TASK TO COMPLETE >> Below are entries. Copy exactly the lines running from the line that holds "critical path: 7" to the line that holds "synthesized area: ~1.4%", with both ends included.
----------------------------------------
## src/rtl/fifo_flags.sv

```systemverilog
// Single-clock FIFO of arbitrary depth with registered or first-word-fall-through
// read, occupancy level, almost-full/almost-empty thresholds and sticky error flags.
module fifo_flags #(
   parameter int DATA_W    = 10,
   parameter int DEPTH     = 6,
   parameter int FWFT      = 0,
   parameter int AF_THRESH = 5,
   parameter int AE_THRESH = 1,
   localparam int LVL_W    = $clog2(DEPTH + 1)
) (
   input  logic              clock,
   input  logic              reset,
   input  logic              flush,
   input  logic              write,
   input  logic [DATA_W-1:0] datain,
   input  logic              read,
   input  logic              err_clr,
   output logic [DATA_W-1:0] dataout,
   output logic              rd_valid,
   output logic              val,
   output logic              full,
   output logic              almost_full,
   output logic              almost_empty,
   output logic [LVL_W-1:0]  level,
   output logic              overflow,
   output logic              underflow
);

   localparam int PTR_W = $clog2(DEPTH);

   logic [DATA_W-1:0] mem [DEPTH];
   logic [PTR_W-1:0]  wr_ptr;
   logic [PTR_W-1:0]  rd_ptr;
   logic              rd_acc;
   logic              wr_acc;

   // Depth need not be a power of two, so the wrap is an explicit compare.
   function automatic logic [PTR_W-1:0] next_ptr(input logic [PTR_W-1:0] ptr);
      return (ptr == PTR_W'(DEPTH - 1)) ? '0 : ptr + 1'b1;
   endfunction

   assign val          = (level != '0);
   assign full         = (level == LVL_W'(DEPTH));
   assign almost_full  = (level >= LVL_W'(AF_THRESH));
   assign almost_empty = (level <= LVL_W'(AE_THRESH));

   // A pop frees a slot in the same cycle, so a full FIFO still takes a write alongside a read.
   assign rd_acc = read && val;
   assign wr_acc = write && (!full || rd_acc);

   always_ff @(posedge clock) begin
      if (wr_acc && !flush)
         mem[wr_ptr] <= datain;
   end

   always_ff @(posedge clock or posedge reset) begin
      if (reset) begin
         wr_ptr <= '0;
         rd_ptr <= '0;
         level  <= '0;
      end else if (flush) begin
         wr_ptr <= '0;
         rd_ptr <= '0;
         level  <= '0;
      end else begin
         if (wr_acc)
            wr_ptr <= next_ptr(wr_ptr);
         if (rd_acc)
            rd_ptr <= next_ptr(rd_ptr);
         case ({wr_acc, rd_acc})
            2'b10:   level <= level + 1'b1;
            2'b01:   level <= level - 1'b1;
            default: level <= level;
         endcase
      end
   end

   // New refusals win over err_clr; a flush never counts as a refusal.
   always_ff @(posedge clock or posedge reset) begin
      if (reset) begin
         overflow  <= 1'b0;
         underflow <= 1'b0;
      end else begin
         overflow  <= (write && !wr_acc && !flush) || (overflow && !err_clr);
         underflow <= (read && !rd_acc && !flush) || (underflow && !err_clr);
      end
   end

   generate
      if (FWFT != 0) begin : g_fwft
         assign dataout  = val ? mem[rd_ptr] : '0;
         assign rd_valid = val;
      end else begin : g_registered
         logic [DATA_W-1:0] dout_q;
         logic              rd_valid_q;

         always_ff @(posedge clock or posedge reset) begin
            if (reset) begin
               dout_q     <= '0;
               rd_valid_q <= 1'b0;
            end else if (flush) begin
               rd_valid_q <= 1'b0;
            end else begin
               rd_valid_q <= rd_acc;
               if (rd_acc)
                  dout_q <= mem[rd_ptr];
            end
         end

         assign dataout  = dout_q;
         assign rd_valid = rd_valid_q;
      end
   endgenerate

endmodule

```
----------------------------------------
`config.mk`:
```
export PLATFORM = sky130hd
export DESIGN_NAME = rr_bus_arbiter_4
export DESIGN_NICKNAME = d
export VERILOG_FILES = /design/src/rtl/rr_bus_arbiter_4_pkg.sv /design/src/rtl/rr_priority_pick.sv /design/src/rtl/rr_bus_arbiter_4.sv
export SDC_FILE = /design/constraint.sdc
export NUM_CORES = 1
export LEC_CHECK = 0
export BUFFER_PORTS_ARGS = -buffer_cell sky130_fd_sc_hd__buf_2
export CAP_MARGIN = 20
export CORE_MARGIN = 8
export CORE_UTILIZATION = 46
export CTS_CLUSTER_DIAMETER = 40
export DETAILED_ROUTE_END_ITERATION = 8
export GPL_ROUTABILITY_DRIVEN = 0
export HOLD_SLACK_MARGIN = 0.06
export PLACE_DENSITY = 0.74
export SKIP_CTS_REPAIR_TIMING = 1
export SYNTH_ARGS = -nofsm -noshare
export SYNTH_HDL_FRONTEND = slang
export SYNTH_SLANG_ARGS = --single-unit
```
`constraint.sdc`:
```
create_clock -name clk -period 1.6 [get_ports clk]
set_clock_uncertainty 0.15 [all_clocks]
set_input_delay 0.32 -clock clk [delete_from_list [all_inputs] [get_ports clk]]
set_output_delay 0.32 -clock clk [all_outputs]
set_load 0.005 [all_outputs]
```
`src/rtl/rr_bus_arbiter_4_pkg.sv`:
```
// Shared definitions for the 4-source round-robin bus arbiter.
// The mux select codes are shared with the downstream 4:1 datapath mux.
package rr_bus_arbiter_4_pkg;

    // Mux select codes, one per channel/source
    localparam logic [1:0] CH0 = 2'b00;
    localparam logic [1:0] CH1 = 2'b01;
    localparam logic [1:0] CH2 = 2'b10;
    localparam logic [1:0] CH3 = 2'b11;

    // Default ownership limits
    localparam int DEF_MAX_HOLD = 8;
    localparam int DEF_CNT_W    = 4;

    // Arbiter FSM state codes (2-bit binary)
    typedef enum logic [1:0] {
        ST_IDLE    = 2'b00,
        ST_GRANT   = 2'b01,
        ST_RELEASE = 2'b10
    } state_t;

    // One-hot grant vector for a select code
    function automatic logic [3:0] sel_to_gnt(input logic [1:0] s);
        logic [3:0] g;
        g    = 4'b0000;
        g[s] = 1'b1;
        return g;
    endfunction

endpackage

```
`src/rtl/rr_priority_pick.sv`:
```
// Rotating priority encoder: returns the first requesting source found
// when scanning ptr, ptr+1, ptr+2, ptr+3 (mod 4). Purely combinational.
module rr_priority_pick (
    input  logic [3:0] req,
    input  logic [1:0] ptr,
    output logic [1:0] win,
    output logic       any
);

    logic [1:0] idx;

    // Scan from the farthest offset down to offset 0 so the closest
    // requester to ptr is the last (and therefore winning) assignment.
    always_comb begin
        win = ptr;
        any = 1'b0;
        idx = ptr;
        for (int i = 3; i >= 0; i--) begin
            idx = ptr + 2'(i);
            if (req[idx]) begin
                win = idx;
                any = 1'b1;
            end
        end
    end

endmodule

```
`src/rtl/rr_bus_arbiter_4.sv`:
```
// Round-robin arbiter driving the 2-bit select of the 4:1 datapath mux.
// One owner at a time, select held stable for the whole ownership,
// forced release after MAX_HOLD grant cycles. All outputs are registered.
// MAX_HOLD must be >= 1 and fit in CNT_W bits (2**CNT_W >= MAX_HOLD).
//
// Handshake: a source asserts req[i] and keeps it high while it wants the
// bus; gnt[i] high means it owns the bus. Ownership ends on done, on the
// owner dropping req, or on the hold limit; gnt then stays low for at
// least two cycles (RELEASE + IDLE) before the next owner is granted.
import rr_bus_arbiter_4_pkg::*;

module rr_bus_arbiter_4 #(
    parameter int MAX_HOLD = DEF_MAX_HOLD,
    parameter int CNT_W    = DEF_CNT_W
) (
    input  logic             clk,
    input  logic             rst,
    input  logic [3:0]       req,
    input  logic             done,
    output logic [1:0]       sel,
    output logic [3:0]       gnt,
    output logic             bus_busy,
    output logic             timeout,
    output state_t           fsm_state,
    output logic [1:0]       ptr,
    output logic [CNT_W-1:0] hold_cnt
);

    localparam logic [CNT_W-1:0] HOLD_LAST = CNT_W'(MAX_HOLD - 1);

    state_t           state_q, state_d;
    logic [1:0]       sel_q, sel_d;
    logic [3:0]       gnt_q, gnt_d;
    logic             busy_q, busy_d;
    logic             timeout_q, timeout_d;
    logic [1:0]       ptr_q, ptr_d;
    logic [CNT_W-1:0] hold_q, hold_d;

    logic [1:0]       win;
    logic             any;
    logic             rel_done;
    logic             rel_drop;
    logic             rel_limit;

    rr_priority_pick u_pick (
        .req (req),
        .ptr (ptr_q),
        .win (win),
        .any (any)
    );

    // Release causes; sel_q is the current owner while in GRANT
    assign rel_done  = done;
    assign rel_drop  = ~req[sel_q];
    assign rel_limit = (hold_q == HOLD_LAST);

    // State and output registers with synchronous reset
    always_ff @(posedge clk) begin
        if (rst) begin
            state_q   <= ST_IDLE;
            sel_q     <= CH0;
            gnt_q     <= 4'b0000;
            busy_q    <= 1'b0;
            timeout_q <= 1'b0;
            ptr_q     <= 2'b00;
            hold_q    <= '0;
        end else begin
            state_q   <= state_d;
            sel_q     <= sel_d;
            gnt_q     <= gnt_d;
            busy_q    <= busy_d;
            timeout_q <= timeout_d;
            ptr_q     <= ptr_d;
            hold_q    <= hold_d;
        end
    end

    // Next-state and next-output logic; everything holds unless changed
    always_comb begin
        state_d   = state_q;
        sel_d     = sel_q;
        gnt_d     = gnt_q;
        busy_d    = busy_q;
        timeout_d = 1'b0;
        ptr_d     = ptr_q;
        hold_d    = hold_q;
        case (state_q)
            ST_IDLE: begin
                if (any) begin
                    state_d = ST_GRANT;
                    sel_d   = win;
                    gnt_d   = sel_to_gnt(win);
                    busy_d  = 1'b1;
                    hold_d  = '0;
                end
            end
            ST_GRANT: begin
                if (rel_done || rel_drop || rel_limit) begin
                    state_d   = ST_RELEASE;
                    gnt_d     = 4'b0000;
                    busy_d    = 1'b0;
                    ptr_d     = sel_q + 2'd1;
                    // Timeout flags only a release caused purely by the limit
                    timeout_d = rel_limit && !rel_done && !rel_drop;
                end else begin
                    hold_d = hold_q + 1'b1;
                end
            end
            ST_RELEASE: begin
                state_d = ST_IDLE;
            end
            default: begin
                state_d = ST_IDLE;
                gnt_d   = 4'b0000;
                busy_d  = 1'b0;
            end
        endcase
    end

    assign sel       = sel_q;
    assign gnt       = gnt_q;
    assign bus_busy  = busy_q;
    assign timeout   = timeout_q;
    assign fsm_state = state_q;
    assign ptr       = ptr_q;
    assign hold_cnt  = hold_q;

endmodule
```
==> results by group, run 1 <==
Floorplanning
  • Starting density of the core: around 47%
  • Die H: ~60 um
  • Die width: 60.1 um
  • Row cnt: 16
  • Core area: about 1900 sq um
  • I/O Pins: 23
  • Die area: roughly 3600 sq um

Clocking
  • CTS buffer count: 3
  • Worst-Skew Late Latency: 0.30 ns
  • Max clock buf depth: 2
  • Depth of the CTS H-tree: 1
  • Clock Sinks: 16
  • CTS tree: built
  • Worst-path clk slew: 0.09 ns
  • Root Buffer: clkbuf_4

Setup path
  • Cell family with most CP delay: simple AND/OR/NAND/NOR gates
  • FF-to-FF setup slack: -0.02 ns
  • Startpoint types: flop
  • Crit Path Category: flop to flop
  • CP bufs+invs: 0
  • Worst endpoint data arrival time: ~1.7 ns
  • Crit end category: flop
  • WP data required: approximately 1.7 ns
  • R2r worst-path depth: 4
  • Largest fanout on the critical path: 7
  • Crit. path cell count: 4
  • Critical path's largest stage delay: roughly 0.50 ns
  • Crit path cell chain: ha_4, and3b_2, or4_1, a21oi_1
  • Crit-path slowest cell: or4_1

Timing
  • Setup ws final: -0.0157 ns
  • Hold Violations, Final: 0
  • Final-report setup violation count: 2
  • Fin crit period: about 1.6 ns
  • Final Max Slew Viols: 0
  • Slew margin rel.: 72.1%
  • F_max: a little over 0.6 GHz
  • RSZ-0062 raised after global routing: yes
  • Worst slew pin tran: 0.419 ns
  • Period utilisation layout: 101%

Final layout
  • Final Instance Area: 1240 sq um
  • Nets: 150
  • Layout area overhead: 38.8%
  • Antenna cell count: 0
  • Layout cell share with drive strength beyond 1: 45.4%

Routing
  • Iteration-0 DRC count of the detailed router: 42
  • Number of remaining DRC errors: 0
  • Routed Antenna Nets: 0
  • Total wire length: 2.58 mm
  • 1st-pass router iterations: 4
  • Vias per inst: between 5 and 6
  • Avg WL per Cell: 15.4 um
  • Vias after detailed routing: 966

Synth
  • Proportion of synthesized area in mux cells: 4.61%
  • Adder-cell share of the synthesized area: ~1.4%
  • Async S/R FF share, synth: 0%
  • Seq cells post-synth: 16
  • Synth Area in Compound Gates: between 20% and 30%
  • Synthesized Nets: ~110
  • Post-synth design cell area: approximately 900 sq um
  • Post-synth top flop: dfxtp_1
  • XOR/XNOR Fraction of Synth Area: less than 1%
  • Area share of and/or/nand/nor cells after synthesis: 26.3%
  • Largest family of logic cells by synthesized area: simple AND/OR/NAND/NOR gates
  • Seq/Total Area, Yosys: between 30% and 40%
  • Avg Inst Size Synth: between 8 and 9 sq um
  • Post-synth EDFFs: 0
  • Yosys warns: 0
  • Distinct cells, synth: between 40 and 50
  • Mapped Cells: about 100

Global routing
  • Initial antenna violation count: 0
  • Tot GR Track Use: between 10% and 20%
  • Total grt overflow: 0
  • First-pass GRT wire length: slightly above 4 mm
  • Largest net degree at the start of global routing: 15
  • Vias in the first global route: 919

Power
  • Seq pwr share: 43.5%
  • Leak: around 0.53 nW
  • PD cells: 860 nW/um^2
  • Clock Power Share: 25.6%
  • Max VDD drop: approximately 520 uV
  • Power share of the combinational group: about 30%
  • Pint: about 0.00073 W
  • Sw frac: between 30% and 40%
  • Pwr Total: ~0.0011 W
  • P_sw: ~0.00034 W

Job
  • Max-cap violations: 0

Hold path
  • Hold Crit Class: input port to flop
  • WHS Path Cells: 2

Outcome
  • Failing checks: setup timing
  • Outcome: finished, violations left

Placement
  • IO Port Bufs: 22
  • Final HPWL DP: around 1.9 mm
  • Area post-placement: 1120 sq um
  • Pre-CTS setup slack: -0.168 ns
----------------------------------------
TASK SOLUTION >>
  • Largest fanout on the critical path: 7
  • Crit. path cell count: 4
  • Critical path's largest stage delay: roughly 0.50 ns
  • Crit path cell chain: ha_4, and3b_2, or4_1, a21oi_1
  • Crit-path slowest cell: or4_1

Timing
  • Setup ws final: -0.0157 ns
  • Hold Violations, Final: 0
  • Final-report setup violation count: 2
  • Fin crit period: about 1.6 ns
  • Final Max Slew Viols: 0
  • Slew margin rel.: 72.1%
  • F_max: a little over 0.6 GHz
  • RSZ-0062 raised after global routing: yes
  • Worst slew pin tran: 0.419 ns
  • Period utilisation layout: 101%

Final layout
  • Final Instance Area: 1240 sq um
  • Nets: 150
  • Layout area overhead: 38.8%
  • Antenna cell count: 0
  • Layout cell share with drive strength beyond 1: 45.4%

Routing
  • Iteration-0 DRC count of the detailed router: 42
  • Number of remaining DRC errors: 0
  • Routed Antenna Nets: 0
  • Total wire length: 2.58 mm
  • 1st-pass router iterations: 4
  • Vias per inst: between 5 and 6
  • Avg WL per Cell: 15.4 um
  • Vias after detailed routing: 966

Synth
  • Proportion of synthesized area in mux cells: 4.61%
  • Adder-cell share of the synthesized area: ~1.4%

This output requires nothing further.